By: Elizabeth Gettinger, J.D. ’15

I arrived in Tel Aviv in early January knowing very little about Israeli asylum law but with some sense that the issue was politically divisive. My fellow HLS students and I spent our first few days at the Clinic for Migrants’ Rights at the College of Law and Business learning the basics of Israeli asylum law, and I quickly realized that all I had learned in the Harvard Immigration and Refugee Clinic would be little help in understanding the very different Israeli system. Although Israel helped draft the UN’s 1951 Refugee Convention, the confusing rules governing the country’s own asylum procedures seem to be changed at random and applied arbitrarily, leaving thousands of asylum seekers in a sort of legal limbo. Many are held in detention, and only a fraction are ever officially granted refugee status.

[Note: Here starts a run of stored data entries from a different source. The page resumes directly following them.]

**config.mk**
```make
export PLATFORM = sky130hd
export DESIGN_NAME = intr_ctrl
export DESIGN_NICKNAME = d
export VERILOG_FILES = /design/src/rtl/lib_intc_pkg.sv /design/src/rtl/prio_enc.sv /design/src/rtl/intr_ctrl.sv
export SDC_FILE = /design/constraint.sdc
export NUM_CORES = 1
export LEC_CHECK = 0
export ABC_AREA = 1
export CAP_MARGIN = 20
export CORE_ASPECT_RATIO = 0.9
export CORE_UTILIZATION = 51
export DETAILED_ROUTE_END_ITERATION = 8
export GPL_TIMING_DRIVEN = 0
export MAX_ROUTING_LAYER = met4
export PLACE_DENSITY = 0.8
export SYNTH_ARGS = -nofsm -noshare
export SYNTH_HDL_FRONTEND = slang
export SYNTH_SLANG_ARGS = --single-unit
```
**constraint.sdc**
```tcl
create_clock -name clk -period 2.3 [get_ports clk]
set_input_delay 0.345 -clock clk [delete_from_list [all_inputs] [get_ports clk]]
set_output_delay 0.345 -clock clk [all_outputs]
set_load 0.03 [all_outputs]
```
==> config.mk <==
export PLATFORM = sky130hd
export DESIGN_NAME = ef_capture_sched
export DESIGN_NICKNAME = d
export VERILOG_FILES = /design/src/rtl/ef_capture_sched.sv
export SDC_FILE = /design/constraint.sdc
export NUM_CORES = 1
export LEC_CHECK = 0
export CORE_MARGIN = 2
export CORE_UTILIZATION = 40
export CTS_CLUSTER_DIAMETER = 120
export CTS_CLUSTER_SIZE = 14
export DETAILED_ROUTE_END_ITERATION = 8
export PLACE_DENSITY = 0.79
export SLEW_MARGIN = 40
export SYNTH_ARGS = -nofsm -noshare
export SYNTH_HDL_FRONTEND = slang
export SYNTH_SLANG_ARGS = --single-unit
==> constraint.sdc <==
create_clock -name clk -period 8.35 [get_ports clk]
set_input_delay 1.67 -clock clk [delete_from_list [all_inputs] [get_ports clk]]
set_output_delay 1.67 -clock clk [all_outputs]
set_load 0.005 [all_outputs]
==> src/rtl/ef_capture_sched.sv <==
// ef_capture_sched
//
// Capture-window scheduler for ef_capture_core. Runs one capture session:
// clears the BRAM address and frame counter through the core handshake, waits
// for a start time on the ATS reference counter, captures until a duration,
// frame budget, BRAM-full or abort condition, then stops the core and reports
// why.
//
// Ports:
//   clk                  clock, same domain as the capture core
//   rstn                 asynchronous active-low reset
//   reference_counter    ATS scheduler timer
//   i_ctrl               [0] arm (rising edge), [1] abort (rising edge),
//                        [2] immediate start (level, sampled in WAIT_START)
//   i_start_time         reference_counter value at which capture starts
//   i_duration           capture length in ticks, 0 = unlimited
//   i_max_frames         frame budget, 0 = unlimited
//   o_core_command       to core i_command, bits [2:0] only
//   i_core_status        from core o_status: [0] stopped, [1] ena_reset_done,
//                        [2] framecounter_reset_done, [3] stop_done
//   i_core_frame_counter from core o_frame_counter
//   o_sched_status       [3:0] state, [5:4] stop reason, [8] busy, [9] error
//   o_start_stamp        reference_counter latched on RUN entry
//   o_done               one-cycle pulse on entry to DONE or ERROR
//
// Build option: define EF_CAPTURE_SCHED_TIMEOUT_EN to bound every core
// handshake wait by HANDSHAKE_TIMEOUT cycles (expiry -> ERROR state).

module ef_capture_sched #(
  parameter int unsigned HANDSHAKE_TIMEOUT = 1024
) (
  input  logic        clk,
  input  logic        rstn,
  input  logic [31:0] reference_counter,
  input  logic [31:0] i_ctrl,
  input  logic [31:0] i_start_time,
  input  logic [31:0] i_duration,
  input  logic [31:0] i_max_frames,
  output logic [31:0] o_core_command,
  input  logic [31:0] i_core_status,
  input  logic [31:0] i_core_frame_counter,
  output logic [31:0] o_sched_status,
  output logic [31:0] o_start_stamp,
  output logic        o_done
);

  typedef enum logic [3:0] {
    S_IDLE      = 4'd0,
    S_CLR       = 4'd1,
    S_CLR_WAIT  = 4'd2,
    S_WAIT_START= 4'd3,
    S_RUN       = 4'd4,
    S_STOP      = 4'd5,
    S_STOP_WAIT = 4'd6,
    S_DONE      = 4'd7,
    S_ERROR     = 4'd8
  } state_t;

  localparam logic [1:0] RSN_DURATION = 2'd0;
  localparam logic [1:0] RSN_FRAMES   = 2'd1;
  localparam logic [1:0] RSN_FULL     = 2'd2;
  localparam logic [1:0] RSN_ABORT    = 2'd3;

  state_t      state_q, state_d;
  logic [1:0]  ctrl_prev_q;
  logic [1:0]  reason_q, reason_d;
  logic        err_q, err_d;
  logic        abort_lat_q, abort_lat_d;
  logic        seen_low_q, seen_low_d;
  logic [2:0]  cmd_q, cmd_d;
  logic [31:0] stamp_q, stamp_d;
  logic        done_q, done_d;
  logic        busy_q, busy_d;

  logic        arm_rise, abort_rise;
  logic        clr_ready, stop_ready, core_stopped;
  logic signed [31:0] start_diff;
  logic [31:0] elapsed;
  logic        tmo_hit;

  assign arm_rise     = i_ctrl[0] & ~ctrl_prev_q[0];
  assign abort_rise   = i_ctrl[1] & ~ctrl_prev_q[1];
  assign core_stopped = i_core_status[0];
  assign clr_ready    = i_core_status[1] & i_core_status[2];
  assign stop_ready   = i_core_status[3];

  // Signed difference makes the start compare wrap-safe within +/- 2^31 ticks.
  assign start_diff = $signed(reference_counter - i_start_time);
  // Unsigned modulo-2^32 elapsed time since RUN entry.
  assign elapsed    = reference_counter - stamp_q;

  logic unused_bits;
  assign unused_bits = ^{i_ctrl[31:3], i_core_status[31:4]};

`ifdef EF_CAPTURE_SCHED_TIMEOUT_EN
  logic [31:0] tmo_cnt_q;
  logic        hs_wait;

  assign hs_wait = (state_q == S_CLR) || (state_q == S_CLR_WAIT) ||
                   (state_q == S_STOP) || (state_q == S_STOP_WAIT);
  assign tmo_hit = hs_wait && (tmo_cnt_q == 32'(HANDSHAKE_TIMEOUT - 1));

  // Counts cycles spent in the current handshake state; restarts on entry.
  always_ff @(posedge clk or negedge rstn) begin
    if (!rstn) begin
      tmo_cnt_q <= '0;
    end else if (state_d != state_q) begin
      tmo_cnt_q <= '0;
    end else if (hs_wait) begin
      tmo_cnt_q <= tmo_cnt_q + 32'd1;
    end
  end
`else
  // Handshake waits are unbounded in this build; the parameter is inert.
  assign tmo_hit = 1'b0 && (HANDSHAKE_TIMEOUT != 0);
`endif

  always_comb begin
    state_d     = state_q;
    reason_d    = reason_q;
    err_d       = err_q;
    abort_lat_d = abort_lat_q;
    seen_low_d  = seen_low_q;
    cmd_d       = 3'b000;
    stamp_d     = stamp_q;
    done_d      = 1'b0;

    case (state_q)
      S_IDLE, S_DONE, S_ERROR: begin
        if (arm_rise) begin
          state_d     = S_CLR;
          reason_d    = RSN_DURATION;
          err_d       = 1'b0;
          abort_lat_d = 1'b0;
          seen_low_d  = 1'b0;
        end
      end
      S_CLR: begin
        if (abort_rise) abort_lat_d = 1'b1;
        if (clr_ready) begin
          cmd_d      = 3'b011;
          state_d    = S_CLR_WAIT;
          seen_low_d = 1'b0;
        end
      end
      S_CLR_WAIT: begin
        if (abort_rise) abort_lat_d = 1'b1;
        // The core acknowledges by dropping a done flag, then raising both.
        if (!clr_ready) begin
          seen_low_d = 1'b1;
        end else if (seen_low_q) begin
          if (abort_lat_q || abort_rise) begin
            state_d  = S_DONE;
            reason_d = RSN_ABORT;
            done_d   = 1'b1;
          end else begin
            state_d = S_WAIT_START;
          end
        end
      end
      S_WAIT_START: begin
        // Abort before capture starts leaves the core enabled: no stop issued.
        if (abort_rise) begin
          state_d  = S_DONE;
          reason_d = RSN_ABORT;
          done_d   = 1'b1;
        end else if (i_ctrl[2] || (start_diff >= 0)) begin
          state_d = S_RUN;
          stamp_d = reference_counter;
        end
      end
      S_RUN: begin
        if (core_stopped) begin
          state_d  = S_DONE;
          reason_d = RSN_FULL;
          done_d   = 1'b1;
        end else if (abort_rise) begin
          state_d  = S_STOP;
          reason_d = RSN_ABORT;
        end else if ((i_max_frames != 32'd0) && (i_core_frame_counter >= i_max_frames)) begin
          state_d  = S_STOP;
          reason_d = RSN_FRAMES;
        end else if ((i_duration != 32'd0) && (elapsed >= i_duration)) begin
          state_d  = S_STOP;
          reason_d = RSN_DURATION;
        end
      end
      S_STOP: begin
        if (stop_ready) begin
          cmd_d      = 3'b100;
          state_d    = S_STOP_WAIT;
          seen_low_d = 1'b0;
        end
      end
      S_STOP_WAIT: begin
        if (!stop_ready) begin
          seen_low_d = 1'b1;
        end else if (seen_low_q) begin
          state_d = S_DONE;
          done_d  = 1'b1;
        end
      end
      default: state_d = S_IDLE;
    endcase

    // A stalled handshake overrides the wait; a real transition wins the tie.
    if (tmo_hit && (state_d == state_q)) begin
      state_d = S_ERROR;
      err_d   = 1'b1;
      done_d  = 1'b1;
      cmd_d   = 3'b000;
    end

    busy_d = (state_d == S_CLR) || (state_d == S_CLR_WAIT) ||
             (state_d == S_WAIT_START) || (state_d == S_RUN) ||
             (state_d == S_STOP) || (state_d == S_STOP_WAIT);
  end

  always_ff @(posedge clk or negedge rstn) begin
    if (!rstn) begin
      state_q     <= S_IDLE;
      ctrl_prev_q <= 2'b00;
      reason_q    <= 2'b00;
      err_q       <= 1'b0;
      abort_lat_q <= 1'b0;
      seen_low_q  <= 1'b0;
      cmd_q       <= 3'b000;
      stamp_q     <= '0;
      done_q      <= 1'b0;
      busy_q      <= 1'b0;
    end else begin
      state_q     <= state_d;
      ctrl_prev_q <= i_ctrl[1:0];
      reason_q    <= reason_d;
      err_q       <= err_d;
      abort_lat_q <= abort_lat_d;
      seen_low_q  <= seen_low_d;
      cmd_q       <= cmd_d;
      stamp_q     <= stamp_d;
      done_q      <= done_d;
      busy_q      <= busy_d;
    end
  end

  assign o_core_command = {29'd0, cmd_q};
  assign o_sched_status = {22'd0, err_q, busy_q, 2'b00, reason_q, state_q};
  assign o_start_stamp  = stamp_q;
  assign o_done         = done_q;

endmodule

During the weeks we spent working on research projects for the clinic, immigrants from mostly African nations including Sudan and Eritrea organized massive demonstrations in Tel Aviv to protest for their rights as asylum seekers. Many businesses throughout the city that employ asylum seekers organized a celebration and show of solidarity. But with misinformation and anti-immigrant rhetoric from the government and others, public opinion remains strongly in opposition to asylum seekers.

We were lucky enough to travel around Israel on weekends, seeing many of the country’s incredible sites. I visited the Western Wall during Shabbat, walked the Via Dolorosa to the Church of the Holy Sepulchre, and climbed the Temple Mount to view the Dome of the Rock and Al-Aqsa Mosque. These holy places left me with the feeling that there might be something at stake in Israel and in its seemingly intractable asylum debate that I could never fully comprehend, at least not in my three-week winter term.

One the most eye-opening experiences for me was touring South Tel Aviv, where most of the asylum seekers live in cramped conditions. We spoke with a handful of people who had fled their home countries to escape persecution and took harrowing journeys through deserts and hostile territories in search of temporary security. They all expressed a desire to return once it was safe at home but feared for their lives if forced to return immediately. And I learned there actually is something at stake here that anyone can comprehend: a desire to find refuge, live free from fear, and provide for one’s family. I returned home hopeful that as asylum seekers and their advocates organize and continue to spread this message, real progress might be possible.